In Vitro and in Vivo Cholinesterase Inhibition in Lacertides by Phosphonate- and Phosphorothioate-Type Organophosphates

Abstract

The acute toxicity of two organophosphorus (OP) insecticides (trichlorphon and parathion) was assessed in lizards by in vitro and in vivo experiments. Serum and brain cholinesterase (ChE) activities were measured in lizards treated orally with the OPs. Inhibitory effects of trichlorphon were measured 24 h after exposure and those of parathion were determined according to a treatment/sampling schedule designed to investigate the toxic effects at different times of day, since parathion undergoes bioactivation before it inhibits brain ChE. A batch of lizards (batch A) was treated at 10 am and sampled 6 h later; a second batch was exposed to parathion at 4 pm and sampled 24 h later (batch B); a third was treated at 4 pm and ChE measured 6 h later (batch C). In vitro assays showed that brain ChE activity was more sensitive to paraoxon (IC50 = 2.2 · 10−6 M) and dichlorvos (IC50 = 3.2 · 10−5 M) than their parent compounds.
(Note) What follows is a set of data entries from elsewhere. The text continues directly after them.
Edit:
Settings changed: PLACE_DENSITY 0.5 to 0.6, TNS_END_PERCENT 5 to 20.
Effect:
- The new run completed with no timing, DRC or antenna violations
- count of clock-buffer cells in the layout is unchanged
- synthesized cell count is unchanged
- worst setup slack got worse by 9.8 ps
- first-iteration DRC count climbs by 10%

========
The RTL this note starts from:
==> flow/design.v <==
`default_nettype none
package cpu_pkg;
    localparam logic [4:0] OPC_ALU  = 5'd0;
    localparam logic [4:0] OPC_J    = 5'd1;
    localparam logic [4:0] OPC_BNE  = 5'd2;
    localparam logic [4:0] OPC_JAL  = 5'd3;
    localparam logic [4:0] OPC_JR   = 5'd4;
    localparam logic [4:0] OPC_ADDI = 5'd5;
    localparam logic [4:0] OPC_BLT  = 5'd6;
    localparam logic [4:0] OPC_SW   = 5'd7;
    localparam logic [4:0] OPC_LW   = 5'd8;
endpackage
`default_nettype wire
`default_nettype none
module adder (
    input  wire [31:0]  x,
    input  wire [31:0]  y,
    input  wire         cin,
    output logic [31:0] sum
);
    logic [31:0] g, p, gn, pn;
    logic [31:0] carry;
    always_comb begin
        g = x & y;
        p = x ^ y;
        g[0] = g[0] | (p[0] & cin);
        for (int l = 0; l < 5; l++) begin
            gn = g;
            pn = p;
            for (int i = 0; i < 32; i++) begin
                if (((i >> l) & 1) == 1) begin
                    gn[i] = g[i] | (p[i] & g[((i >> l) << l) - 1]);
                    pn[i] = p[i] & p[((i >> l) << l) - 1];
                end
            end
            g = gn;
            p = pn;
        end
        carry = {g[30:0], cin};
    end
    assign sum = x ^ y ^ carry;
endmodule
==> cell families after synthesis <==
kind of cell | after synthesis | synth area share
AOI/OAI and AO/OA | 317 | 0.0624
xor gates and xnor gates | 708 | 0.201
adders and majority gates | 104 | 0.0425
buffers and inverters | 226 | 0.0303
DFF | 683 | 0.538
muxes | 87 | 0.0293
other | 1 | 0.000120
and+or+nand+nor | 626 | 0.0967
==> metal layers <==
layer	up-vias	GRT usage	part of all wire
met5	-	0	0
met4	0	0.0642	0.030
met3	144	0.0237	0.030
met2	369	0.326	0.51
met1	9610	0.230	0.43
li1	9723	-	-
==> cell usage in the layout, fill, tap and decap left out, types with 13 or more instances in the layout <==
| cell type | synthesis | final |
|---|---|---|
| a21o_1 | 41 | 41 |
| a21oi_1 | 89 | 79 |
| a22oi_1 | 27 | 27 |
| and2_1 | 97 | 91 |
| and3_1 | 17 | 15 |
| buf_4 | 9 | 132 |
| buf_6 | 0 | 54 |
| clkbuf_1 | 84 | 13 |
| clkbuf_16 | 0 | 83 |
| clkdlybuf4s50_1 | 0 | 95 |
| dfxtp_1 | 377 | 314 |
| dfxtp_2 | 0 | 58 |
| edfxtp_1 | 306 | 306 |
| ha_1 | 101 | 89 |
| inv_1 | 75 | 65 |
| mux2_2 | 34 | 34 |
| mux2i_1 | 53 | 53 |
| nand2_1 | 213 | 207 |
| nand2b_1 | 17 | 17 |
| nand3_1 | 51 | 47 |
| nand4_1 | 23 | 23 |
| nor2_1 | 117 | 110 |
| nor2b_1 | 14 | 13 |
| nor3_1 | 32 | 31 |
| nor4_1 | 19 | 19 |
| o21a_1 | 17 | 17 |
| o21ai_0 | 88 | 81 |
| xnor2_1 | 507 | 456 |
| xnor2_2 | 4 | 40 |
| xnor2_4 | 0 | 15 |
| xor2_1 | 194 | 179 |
From an optimization exercise on the open Yosys and OpenROAD flow, aimed at small area and a short achievable clock period; shortcuts taken in it are not production practice.
Function was checked by simulation only, so behaviour that the tests miss may differ from the original.
Power figures rest on the tool's default switching activity, not on a simulated workload.

==> flow/design.v <==
module ram_sdp_be_bit_next (
    input  logic q,
    input  logic d,
    input  logic sel,
    input  logic sel_n,
    output logic nxt
);
    assign nxt = (q & sel_n) | (d & sel);
endmodule
module ram_sdp_be_rd_aoi #(
    parameter int N = 3
) (
    input  logic [N-1:0] d,
    input  logic [N-1:0] sel,
    output logic         y_n
);
    assign y_n = !(|(d & sel));
endmodule
module ram_sdp_be_nand4 (
    input  logic [3:0] a,
    output logic       y
);
    assign y = !(&a);
endmodule
module ram_sdp_be_nor2 (
    input  logic [1:0] a,
    output logic       y
);
    assign y = !(|a);
endmodule
module ram_sdp_be_oai21 (
    input  logic [1:0] a,
    input  logic       b,
    output logic       y
);
    assign y = !((|a) && b);
endmodule
module ram_sdp_be_nand3 (
    input  logic [2:0] a,
    output logic       y
);
    assign y = !(&a);
endmodule
module ram_sdp_be_nand2 (
    input  logic [1:0] a,
    output logic       y
);
    assign y = !(&a);
endmodule
Source: an optimization exercise on an open RTL-to-GDS flow (aim: small area and a short achievable clock period). Production flows keep margins and buffers that such runs may drop.
The RTL was checked by simulation tests, not by an equivalence proof against the original design.
Power figures rest on the tool's default switching activity, not on a simulated workload.

==> flow/design.v <==
module memory_responder #(
    parameter int WAIT_CYCLES = 2
) (
    input  logic        clk,
    input  logic        rst,
    input  logic [7:0]  MemAddr,
    input  logic [15:0] MemD,
    input  logic        memReq,
    input  logic        memWe,
    output logic [15:0] MemQ,
    output logic        memReady,
    output logic        busy,
    input  logic        progWe,
    input  logic [7:0]  progAddr,
    input  logic [15:0] progData
);
    localparam logic [3:0] WAIT_INIT = 4'(WAIT_CYCLES);
    typedef enum logic [1:0] {
        S_IDLE = 2'd0,
        S_WAIT = 2'd1,
        S_DONE = 2'd2
    } state_t;
    state_t      state;
    state_t      state_nxt;
    logic [3:0]  cnt;
    logic [3:0]  cnt_nxt;
    logic        accept;
    logic        enter_done;
    logic [7:0]  addr_q;
    logic [15:0] data_q;
    logic        we_q;
    logic [7:0]  acc_addr;
    logic [15:0] acc_data;
    logic        acc_we;
    logic        prog_wr;
    logic [15:0] mem [256];
    assign acc_addr = (state == S_IDLE) ? MemAddr : addr_q;
    assign acc_data = (state == S_IDLE) ? MemD    : data_q;
    assign acc_we   = (state == S_IDLE) ? memWe   : we_q;
    assign prog_wr  = (state == S_IDLE) && progWe;
    always_comb begin
        state_nxt  = state;
        cnt_nxt    = cnt;
        accept     = 1'b0;
        enter_done = 1'b0;
        case (state)
            S_IDLE: begin
                if (!progWe && memReq) begin
                    accept = 1'b1;
                    if (WAIT_CYCLES == 0) begin
                        state_nxt  = S_DONE;
                        enter_done = 1'b1;
                        cnt_nxt    = 4'd0;
                    end else begin
                        state_nxt  = S_WAIT;
                        cnt_nxt    = WAIT_INIT;
                    end
                end
            end
            S_WAIT: begin
                cnt_nxt = cnt - 4'd1;
                if (cnt <= 4'd1) begin
                    state_nxt  = S_DONE;
                    enter_done = 1'b1;
                    cnt_nxt    = 4'd0;
                end
            end
            S_DONE: begin
                state_nxt = S_IDLE;
            end
            default: begin
                state_nxt = S_IDLE;
                cnt_nxt   = 4'd0;
            end
        endcase
    end
    always_ff @(posedge clk or negedge rst) begin
        if (!rst) begin
            state <= S_IDLE;
            cnt   <= 4'd0;
        end else begin
            state <= state_nxt;
            cnt   <= cnt_nxt;
        end
    end
    always_ff @(posedge clk or negedge rst) begin
        if (!rst) begin
            addr_q <= 8'h00;
            data_q <= 16'h0000;
            we_q   <= 1'b0;
        end else if (accept) begin
            addr_q <= MemAddr;
            data_q <= MemD;
            we_q   <= memWe;
        end
    end
    always_ff @(posedge clk or negedge rst) begin
        if (!rst) begin
            MemQ <= 16'h0000;
        end else if (enter_done && !acc_we) begin
            MemQ <= mem[acc_addr];
        end
    end
    always_ff @(posedge clk) begin
        if (prog_wr) begin
            mem[progAddr] <= progData;
        end else if (enter_done && acc_we) begin
            mem[acc_addr] <= acc_data;
        end
    end
    assign memReady = (state == S_DONE);
    assign busy     = (state != S_IDLE);
endmodule
==> flow/run.sh <==
#!/bin/bash
# synth_recipe.tcl (not shown) runs the flow's synth.tcl, then flattens the netlist and writes it again
# the make line also repeats each setting of config.mk as NAME=value (left out here)
make -C /OpenROAD-flow-scripts/flow DESIGN_CONFIG=/design/flow/config.mk WORK_HOME=/design/flow/orfs CLKGATE_MAP_FILE= SYNTH_SCRIPT=/design/flow/synth_recipe.tcl finish
==> flow/config.mk <==
export PLATFORM = sky130hd
export DESIGN_NAME = memory_responder
export DESIGN_NICKNAME = memory_responder
export VERILOG_FILES = /design/flow/design.v
export SDC_FILE = /design/flow/constraint.sdc
export NUM_CORES = 4
export LEC_CHECK = 0
export CAP_MARGIN = 20
export CORE_MARGIN = 2
export CORE_UTILIZATION = 35
export SETUP_SLACK_MARGIN = 0.2
export SLEW_MARGIN = 20
==> flow/constraint.sdc <==
create_clock -name core_clock -period 5.5 [get_ports {clk}]
set_input_delay 1.1000 -clock core_clock [delete_from_list [all_inputs] [get_ports {clk}]]
set_output_delay 1.1000 -clock core_clock [all_outputs]
set_load 0.01 [all_outputs]
==> results.py, run 1 <==
metrics = {
    "synthesis": {
        "synth_top_area_frac": 0.7556,
        "synthMuxAreaShare": 0.02262,
        "synth_top_family_by_area": "simple AND/OR/NAND/NOR gates",
        "synth.largest_area_cell": "edfxtp_1",
        "yosys.area_share.simple": 0.1315,
        "ys_seq_area_frac": 0.7629,
        "synth_cell_types": 81,
        "synth_flop_cell": "edfxtp_1",
        "netlist_instances": 11588,
        "synthTopCellsByArea": "edfxtp_1 76%, nand2_1 7.6%, nand3_1 2.6%",
        "ys_seq_elements": 4143,
        "syn_area_sq_um": 162800,
        "syn_nets": 11643,
        "synth_edf_count": 4096,
        "async_reset_ff_frac": 0.01134,
        "synth-xor-area-share": 0.00005381,
        "avgSynthCellArea_sq_um": 14.05,
        "synth-compound-area-share": 0.05949,
        "ys_warn_count": 1,
        "synth_fa_ha_area_frac": 0.0001537,
    },
    "finish": {
        "final_util": 0.4082,
        "fin_nets": 12191,
        "design_area_sq_um": 189100,
        "final_cells": 18655,
        "drive_gt1_frac": 0.1284,
        "syn2layout_area_growth_pct": 16.18,
    },
    "critical_path": {
        "critical-path-slowest-cell": "nor4_2",
        "cp-start-kind": "register",
        "critPathRequiredTime_ns": 6.30,
        "r2r_setup_slack_ns": 0.25,
        "cpLargestDelayFamily": "simple AND/OR/NAND/NOR gates",
        "cp_num_buf_inv": 4,
        "path_max_fanout": 35,
        "critPathArrivalTime_ns": 6.05,
        "path_cells": "nor2_4, inv_4, mux2_4, nand2_2, nor3_1, buf_4, buf_4, a32oi_1, nand4_1, a211oi_1, buf_4, nor4_2, a211oi_1",
        "cp_slowest_stage_delay_ns": 0.82,
        "cpMostUsedCell": "buf_4",
        "endpoint_kind": "register",
        "crit_type": "reg -> reg",
    },
    "sta": {
        "fin_crit_sh": 0.9551,
        "rsz0062_at_grt": "false",
        "slew_violations": 0,
        "min_period_ns": 5.253,
        "relSlewSlack": 0.1695,
        "fin_ws_ns": 0.2468,
        "worst_slew_pin_slew_ns": 1.235,
        "finalHoldViolations": 0,
        "skew_ns": 0.08692,
        "finalSetupViolations": 0,
        "fmax_ghz": 0.1904,
    },
    "detailed_routing": {
        "routedWlPerCell_microns": 26.46,
        "drtPass1Iterations": 6,
        "routed_wl_mm": 493.7,
        "num_vias": 102834,
        "route.detailed.drc": 0,
        "drt_iter0_drc": 12522,
        "antenna_left": 0,
        "vias_per_cell": 5.512,
    },
    "placed_design": {
        "numPortBuffers": 70,
        "placed_cells": 17903,
        "gp_congestion": 0.8723,
        "place_area_sq_um": 176100,
        "pre_cts_slack_ns": -0.1028,
        "dp_hpwl_mm": 299.9,
    },
    "grt": {
        "antenna_found_initial": 33,
        "grt_overflow": 0,
        "grt_max_degree": 185,
        "track_usage": 0.2022,
        "grt_pass1_wl_mm": 702.1,
        "grt_pass1_vias": 96222,
    },
    "clock_network": {
        "cts_root_buf": "clkbuf_16",
        "cts_tree": "yes",
        "cts-resized-gates": 0,
        "clockBufferDepth": 4,
        "cts_hold_buf": 0,
        "clkTransAtPathRegs_ns": 0.06,
        "numCtsBuffers": 404,
        "htree_levels": 5,
        "insertion_delay_ns": 1.04,
        "postCtsSetupRepairBufs": 0,
        "cts.sinks": 4143,
    },
    "floorplan": {
        "initial_utilization": 0.3514,
        "die-area_sq_um": 470500,
        "rows": 250,
        "io-pin-count": 71,
        "chipHeight_microns": 686.0,
        "die_w_microns": 686.0,
        "core_sq_um": 463300,
    },
    "outcome": {
        "status": "no timing/DRC/antenna violations",
    },
    "hold_path": {
        "min_path_type": "in -> async",
    },
    "power_and_ir_drop": {
        "ir_drop_mv": 0.4473,
        "leakage_nw": 62.62,
        "powerDensity_nw_per_um2": 535.9,
    },
    "flow_run": {
        "drv_cap": 0,
    },
}
==> routing by layer <==
layer | share of wire | global-route usage | up-vias
met1 | 0.41 | 0.2806 | 52466
li1 | - | - | 44720
met3 | 0.097 | 0.04004 | 755
met4 | 0.036 | 0.06861 | 12
met5 | 0.00016 | 0 | -
met2 | 0.46 | 0.3181 | 4881
==> worst paths after layout <==
kind                                            start               endpoint  cells past startpoint
worst max register to register   state[0]$_DFFE_PN0P_    MemQ[5]$_DFFE_PN0P_                     13
worst min register to register  data_q[2]$_DFFE_PN0P_  data_q[2]$_DFFE_PN0P_                      1
min in group core_clock         data_q[2]$_DFFE_PN0P_  data_q[2]$_DFFE_PN0P_                      1
worst max-delay path             state[0]$_DFFE_PN0P_    MemQ[5]$_DFFE_PN0P_                     13
max in group asynchronous                         rst    MemQ[8]$_DFFE_PN0P_                      1
worst min-delay path                              rst   state[1]$_DFFE_PN0P_                      1
==> cells by family (layout without fill, tap and decap cells) <==
logic type                 after synthesis  after routing
and+or+nand+nor                       5000           5000
DFF                                   4143           4143
AOI/OAI and AO/OA                     1357           1357
buffers and inverters                  770           1650
muxes                                  315            315
adders and majority gates                2              2
xor gates and xnor gates                 1              1
other                                    0             13
==> sequential cells by signal, indices dropped and copies added, names as in the netlist <==
register / flops
we_q: 1
state: 2
data_q: 16
cnt: 4
MemQ: 16
mem: 4096
addr_q: 8
==> through the flow <==
step	power (mW)	hold WS [ns]	setup TNS [ns]
floorplan	58.19	0.4806	-2331.87
global placement	73.79	0.4880	-0.1045
detailed placement	74.04	0.4947	-0.1201
CTS	101.2	0.1515	0
global route	104.7	0.2135	0
finish	101.3	0.1751	0
==> placed cells by master (no fill, tap or decap), types with 92 or more instances in the layout <==
cell / synthesis / final
a21oi_1: 200 / 200
a31oi_1: 337 / 319
nor2_1: 297 / 270
mux2i_1: 248 / 248
a311oi_1: 94 / 94
clkbuf_16: 0 / 407
nand2_1: 3284 / 3284
nand4_1: 217 / 217
clkinv_1: 0 / 92
buf_4: 75 / 697
nand3_1: 837 / 821
edfxtp_1: 4096 / 4096
a32oi_1: 286 / 286
and3_1: 260 / 260
buf_12: 0 / 138
o21ai_0: 101 / 99
==> cell usage after synthesis (39+ instances only) <==
cell          n
a211oi_1     84
a21oi_1     200
a311oi_1     94
a31oi_1     337
a32oi_1     286
and3_1      260
buf_1        39
buf_2       380
buf_4        75
clkbuf_1    246
dfrtp_1      47
edfxtp_1   4096
mux2i_1     248
nand2_1    3284
nand3_1     837
nand4_1     217
nor2_1      297
o2111ai_1    57
o21ai_0     101
==> power by group <==
part	switching (mW)	total [mW]	leakage (nW)	internal (mW)
clock network	12.1	27.4	6.29	15.3
logic	25.9	36.6	19.0	10.7
registers	0.404	37.3	37.3	36.9
total	38.4	101	62.6	62.9
==> final cells by class <==
cell class	count	area [sq um]
fillers	41825	274200
flip-flops and latches	4143	124200
multi-input cells	6675	35530
clock buffers	494	10570
repair buffers	905	8697
well taps	6174	7725
clock inverters	244	2350
diodes	13	32.53
inverters	7	28.78
==> run 2, diff against run 1 <==
==> flow/design.v (replaced) <==
module memory_responder #(
    parameter int WAIT_CYCLES = 2
) (
    input  logic        clk,
    input  logic        rst,
    input  logic [7:0]  MemAddr,
    input  logic [15:0] MemD,
    input  logic        memReq,
    input  logic        memWe,
    output logic [15:0] MemQ,
    output logic        memReady,
    output logic        busy,
    input  logic        progWe,
    input  logic [7:0]  progAddr,
    input  logic [15:0] progData
);
    function automatic logic [3:0] onehot2(input logic [1:0] a);
        onehot2 = 4'h1 << a;
    endfunction
    function automatic logic [15:0] onehot4(input logic [3:0] a);
        onehot4 = 16'h0001 << a;
    endfunction
    function automatic logic [63:0] onehot6(input logic [5:0] a);
        onehot6 = 64'h1 << a;
    endfunction
    logic busy_q, s1_q, s2_q, rdy_q;
    logic accept, load, wr_now;
    assign accept = !busy_q && !progWe && memReq;
    assign load   = !busy_q && progWe;
    assign wr_now = load || (accept && memWe);
    always_ff @(posedge clk or negedge rst) begin
        if (!rst) begin
            busy_q <= 1'b0;
            s1_q   <= 1'b0;
            s2_q   <= 1'b0;
            rdy_q  <= 1'b0;
        end else begin
            busy_q <= accept || (busy_q && !rdy_q);
            s1_q   <= accept;
            s2_q   <= s1_q;
            rdy_q  <= s2_q;
        end
    end
    logic [3:0]  rtop_q;
    logic [63:0] rsel_q;
    logic        rdf_q;
    always_ff @(posedge clk) begin
        if (!busy_q) begin
            rtop_q <= onehot2(MemAddr[7:6]);
            rsel_q <= onehot6(MemAddr[5:0]);
            rdf_q  <= !memWe;
        end
    end
    logic [7:0]  waddr_in;
    logic [15:0] whi_nxt;
    logic [15:0] whi_q, whin_q, wlo_q, wlon_q;
    logic [15:0] wd_q;
    assign waddr_in = progWe ? progAddr : MemAddr;
    assign whi_nxt  = wr_now ? onehot4(waddr_in[7:4]) : 16'h0000;
    always_ff @(posedge clk or negedge rst) begin
        if (!rst) begin
            whi_q  <= 16'h0000;
            whin_q <= 16'hffff;
        end else begin
            whi_q  <= whi_nxt;
            whin_q <= ~whi_nxt;
        end
    end
    always_ff @(posedge clk) begin
        wlo_q  <= onehot4(waddr_in[3:0]);
        wlon_q <= ~onehot4(waddr_in[3:0]);
        wd_q   <= progWe ? progData : MemD;
    end
    logic [15:0] mem [256];
    logic [15:0] mem_nxt [256];
    logic [255:0] wsel, hold;
    always_comb begin
        for (int i = 0; i < 256; i++) begin
            wsel[i]    = whi_q[i / 16] && wlo_q[i % 16];
            hold[i]    = whin_q[i / 16] || wlon_q[i % 16];
            mem_nxt[i] = ({16{wsel[i]}} & wd_q) | ({16{hold[i]}} & mem[i]);
        end
    end
    always_ff @(posedge clk) begin
        for (int i = 0; i < 256; i++) mem[i] <= mem_nxt[i];
    end
    logic [15:0] part [4];
    always_comb begin
        for (int g = 0; g < 4; g++) begin
            part[g] = 16'h0000;
            for (int k = 0; k < 64; k++) begin
                part[g] = part[g] | ({16{rsel_q[k]}} & mem[64 * g + k]);
            end
        end
    end
    logic [15:0] part_q [4];
    always_ff @(posedge clk) begin
        for (int g = 0; g < 4; g++) part_q[g] <= part[g];
    end
    logic [15:0] rdata;
    always_comb begin
        rdata = 16'h0000;
        for (int g = 0; g < 4; g++) rdata = rdata | ({16{rtop_q[g]}} & part_q[g]);
    end
    always_ff @(posedge clk or negedge rst) begin
        if (!rst) begin
            MemQ <= 16'h0000;
        end else if (s2_q && rdf_q) begin
            MemQ <= rdata;
        end
    end
    assign memReady = rdy_q;
    assign busy     = busy_q;
endmodule
==> flow/flow/run.sh (new file) <==
#!/bin/bash
# The standard layout, with one change: the port buffers that global placement inserts are
# sky130_fd_sc_hd__buf_2 instead of the cell buffer_ports picks on its own (a slow delay
# buffer, clkdlybuf4s50_1), which the footprint-matching resizer cannot replace later.
# Synthesis is the standard one, run unchanged. Each step's output goes to its own log here.
set -euo pipefail
bash standard.sh synth > synth.log 2>&1
bash standard.sh 'BUFFER_PORTS_ARGS=-buffer_cell sky130_fd_sc_hd__buf_2' finish > layout.log 2>&1
==> flow/standard.sh (new file) <==
#!/bin/bash
# synth_recipe.tcl (not shown) runs the flow's synth.tcl, then flattens the netlist and writes it again
# the make line also repeats each setting of config.mk as NAME=value (left out here)
make -C /OpenROAD-flow-scripts/flow DESIGN_CONFIG=/design/flow/config.mk WORK_HOME=/design/flow/orfs CLKGATE_MAP_FILE= SYNTH_SCRIPT=/design/flow/synth_recipe.tcl "${@:-finish}"
--- a/flow/config.mk
+++ b/flow/config.mk
@@ -8,5 +8,8 @@
 export CAP_MARGIN = 20
 export CORE_MARGIN = 2
-export CORE_UTILIZATION = 35
-export SETUP_SLACK_MARGIN = 0.2
-export SLEW_MARGIN = 20
+export CORE_UTILIZATION = 60
+export CTS_CLUSTER_DIAMETER = 50
+export CTS_CLUSTER_SIZE = 20
+export SETUP_SLACK_MARGIN = 2.8
+export SLEW_MARGIN = 50
+export TNS_END_PERCENT = 20
removed: flow/run.sh
==> run 2 against run 1 <==
Effect of this change:
- now fails the layout checks on antenna rules
- wire length rose by 29%
- sequential share of layout area shrank 15 points
- non-clock buffer count is 443 lower
- final cell count shrank 12%
- clock skew down 0.044 ns
- largest power group unchanged
- maximum frequency up 74%
- critical path type unchanged
- cell area fell by 7.9%
- clock-buffer cell count down 63
- register-to-register slack better by 2.2 ns
==> results.py, run 2 <==
metrics = {
    "sta": {
        "setup_tns_ns": 0,
        "hold_slack_ns": 0.1766,
        "worst_slew_pin_slew_ns": 0.9017,
        "finalHoldViolations": 0,
        "fmax_ghz": 0.3310,
        "fin_crit_sh": 0.5492,
        "relSlewSlack": 0.3989,
        "skew_ns": 0.04261,
        "min_period_ns": 3.021,
        "fin_ws_ns": 2.479,
        "slew_violations": 0,
        "finalSetupViolations": 0,
        "rsz0062_at_grt": "true",
    },
    "outcome": {
        "status": "complete, but fails checks",
        "so.violations": "antenna rules",
    },
    "clock_network": {
        "numCtsBuffers": 384,
        "cts_tree": "yes",
        "cts_root_buf": "clkbuf_16",
        "cts_hold_buf": 0,
        "htree_levels": 5,
        "cts.sinks": 4329,
        "clockBufferDepth": 4,
        "clkTransAtPathRegs_ns": 0.08,
        "insertion_delay_ns": 0.99,
    },
    "detailed_routing": {
        "routedWlPerCell_microns": 38.76,
        "vias_per_cell": 7.915,
        "route.detailed.drc": 0,
        "routed_wl_mm": 637.2,
        "num_vias": 130129,
        "drt_iter0_drc": 20100,
        "antenna_left": 2,
        "drtPass1Iterations": 8,
    },
    "placed_design": {
        "dp_hpwl_mm": 391.7,
        "gp_congestion": 0.9768,
        "numPortBuffers": 70,
        "pre_cts_slack_ns": 2.239,
    },
    "synthesis": {
        "synthTopCellsByArea": "dfxtp_1 54%, a22o_1 29%, a221oi_1 5.8%",
        "synth_top_area_frac": 0.5379,
        "netlist_instances": 13615,
        "synth_edf_count": 69,
        "yosysMostFrequentCell": "a22o_1",
        "syn_area_sq_um": 156600,
        "ys_top_cells_by_count": "5137 x a22o_1, 4208 x dfxtp_1, 1753 x clkbuf_1",
        "async_reset_ff_frac": 0.01201,
        "synth_cell_types": 37,
        "ys_seq_elements": 4329,
        "synthMuxAreaShare": 0.001286,
        "syn_nets": 13668,
        "avgSynthCellArea_sq_um": 11.50,
        "synth_flop_cell": "dfxtp_1",
        "yosys.area_share.simple": 0.03908,
        "synth-compound-area-share": 0.3468,
        "synth-xor-area-share": 0,
        "synth_fa_ha_area_frac": 0,
        "synth.largest_area_cell": "dfxtp_1",
        "synth_top_family_by_area": "compound AO/OA/AOI/OAI gates",
        "ys_warn_count": 5,
        "ys_seq_area_frac": 0.5596,
    },
    "critical_path": {
        "critPathArrivalTime_ns": 3.86,
        "crit_type": "reg -> reg",
        "critPathRequiredTime_ns": 6.33,
        "path_max_fanout": 34,
        "critical-path-slowest-cell": "or4_1",
        "endpoint_kind": "register",
        "path_cells": "buf_8, buf_12, a22o_1, a221oi_1, nand4_1, or4_1",
        "cp_slowest_stage_delay_ns": 0.64,
        "cp-start-kind": "register",
    },
    "finish": {
        "mostFrequentLayoutCells": "5135 x a22o_1, 4164 x dfxtp_1, 882 x a221oi_1",
        "largest_reg_flops": 4096,
        "syn2layout_area_growth_pct": 11.26,
        "regArea_sq_um": 87850,
        "fin_nets": 12504,
        "fill_cells": 19013,
        "final_common_cell": "a22o_1",
        "multi_input_area_sq_um": 62140,
        "reg_top3": "mem (4096), part_q (64), rsel_q (64)",
        "drive_gt1_frac": 0.1424,
        "regMostFlops": "mem",
    },
    "floorplan": {
        "chipHeight_microns": 514.9,
        "die-area_sq_um": 265100,
        "core_sq_um": 259500,
        "initial_utilization": 0.6035,
        "io-pin-count": 71,
        "die_w_microns": 514.9,
        "rows": 187,
    },
    "grt": {
        "grt_pass1_vias": 116822,
        "grt_pass1_wl_mm": 882.4,
        "grt_overflow": 0,
        "antenna_found_initial": 134,
        "track_usage": 0.4521,
        "grt_max_degree": 109,
    },
    "power_and_ir_drop": {
        "ir_drop_mv": 0.5248,
        "leakage_nw": 66.71,
        "powerDensity_nw_per_um2": 446.8,
    },
    "hold_path": {
        "min_path_type": "in -> async",
    },
    "flow_run": {
        "drv_cap": 0,
    },
}
## run 2: changes by cell type after synthesis, sizes merged, moves of 255 or more
cell	change
a22o	+5133
nand3	-830
dfxtp	+4208
clkbuf	+1503
or2	+257
and2	+255
a31oi	-338
nand2	-3223
a32oi	-285
a221oi	+1024
and3	-260
edfxtp	-4027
Treatment with trichlorphon caused a significant dose-related inhibition of brain and serum ChE activities at doses of 50 and 100 mg/kg. Inhibition of ChEs by parathion depended more on administration time than dose. Significant dose-dependent inhibition of serum ChE was found in lizards of batches A and B. Brain ChE activity was depressed at all treatment doses (> 50% inhibition) in batch A and at the highest dose in batch B (70%). Afternoon treatment and sampling caused dose-related inhibition of serum ChE but no inhibition of brain ChE activity, irrespective of parathion dose. Attempts to correlate the two ChE activities showed a linear relationship in lizards treated with trichlorphon and a nonlinear relationship in lizards treated with parathion. This may be due to bioactivation of parathion to its oxon analogue paraoxon, which inhibits brain ChE activity, and to the buffer effect of serum ChE, which lessens the impact of the organophosphate on the central nervous system. These results show (i) that reptiles have a high resistance to organophosphorus insecticides compared to other vertebrates (e.g., birds and mammals); (ii) that in lacertides the toxic effects of phosphorothioate-type organophosphates may depend strongly on the time of day that exposure occurs; (iii) that a relationship exist between brain and serum ChEs in lizards treated with OP insecticides, suggesting that serum ChE could be used as a surrogate biomarker of effect.